(Collection entries)
=== Section Start ===

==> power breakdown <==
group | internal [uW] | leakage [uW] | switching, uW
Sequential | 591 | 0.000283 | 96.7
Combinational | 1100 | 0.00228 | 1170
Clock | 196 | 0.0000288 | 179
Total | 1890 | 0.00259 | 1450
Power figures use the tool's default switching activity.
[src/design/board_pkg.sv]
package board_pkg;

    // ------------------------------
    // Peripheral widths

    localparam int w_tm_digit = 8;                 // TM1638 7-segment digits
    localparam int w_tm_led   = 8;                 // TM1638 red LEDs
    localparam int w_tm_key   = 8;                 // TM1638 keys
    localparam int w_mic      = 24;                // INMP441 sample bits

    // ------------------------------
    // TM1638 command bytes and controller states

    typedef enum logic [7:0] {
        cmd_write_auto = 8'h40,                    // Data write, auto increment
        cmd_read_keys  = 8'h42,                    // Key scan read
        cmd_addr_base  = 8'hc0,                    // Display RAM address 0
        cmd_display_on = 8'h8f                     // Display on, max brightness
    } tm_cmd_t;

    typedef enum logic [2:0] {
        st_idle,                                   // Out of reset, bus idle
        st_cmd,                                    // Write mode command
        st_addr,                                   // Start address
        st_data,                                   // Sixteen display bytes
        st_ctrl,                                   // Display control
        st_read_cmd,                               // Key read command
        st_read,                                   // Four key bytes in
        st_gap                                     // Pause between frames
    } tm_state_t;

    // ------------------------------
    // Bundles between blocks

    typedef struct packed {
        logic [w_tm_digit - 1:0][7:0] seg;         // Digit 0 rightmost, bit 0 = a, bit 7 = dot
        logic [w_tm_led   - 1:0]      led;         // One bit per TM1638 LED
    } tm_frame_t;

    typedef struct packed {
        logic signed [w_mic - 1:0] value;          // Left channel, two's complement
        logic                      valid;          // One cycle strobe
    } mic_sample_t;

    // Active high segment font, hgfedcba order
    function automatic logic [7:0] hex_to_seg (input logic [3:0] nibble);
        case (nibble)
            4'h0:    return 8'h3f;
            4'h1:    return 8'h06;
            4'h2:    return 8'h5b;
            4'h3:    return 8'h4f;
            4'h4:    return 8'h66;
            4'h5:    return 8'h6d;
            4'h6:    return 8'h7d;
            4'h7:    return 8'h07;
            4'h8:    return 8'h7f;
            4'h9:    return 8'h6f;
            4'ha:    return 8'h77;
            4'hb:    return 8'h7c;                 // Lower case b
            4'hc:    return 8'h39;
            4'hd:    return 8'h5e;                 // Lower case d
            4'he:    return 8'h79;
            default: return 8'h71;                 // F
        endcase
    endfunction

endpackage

=== Section End ===

- _Work order_
In the entries above, please find the line with "group | internal" and the line with "Total | 1890 | 0.00259 | 1450", then write out exactly those two lines and every line between them, and nothing more.

- _Result of this task_
group | internal [uW] | leakage [uW] | switching, uW
Sequential | 591 | 0.000283 | 96.7
Combinational | 1100 | 0.00228 | 1170
Clock | 196 | 0.0000288 | 179
Total | 1890 | 0.00259 | 1450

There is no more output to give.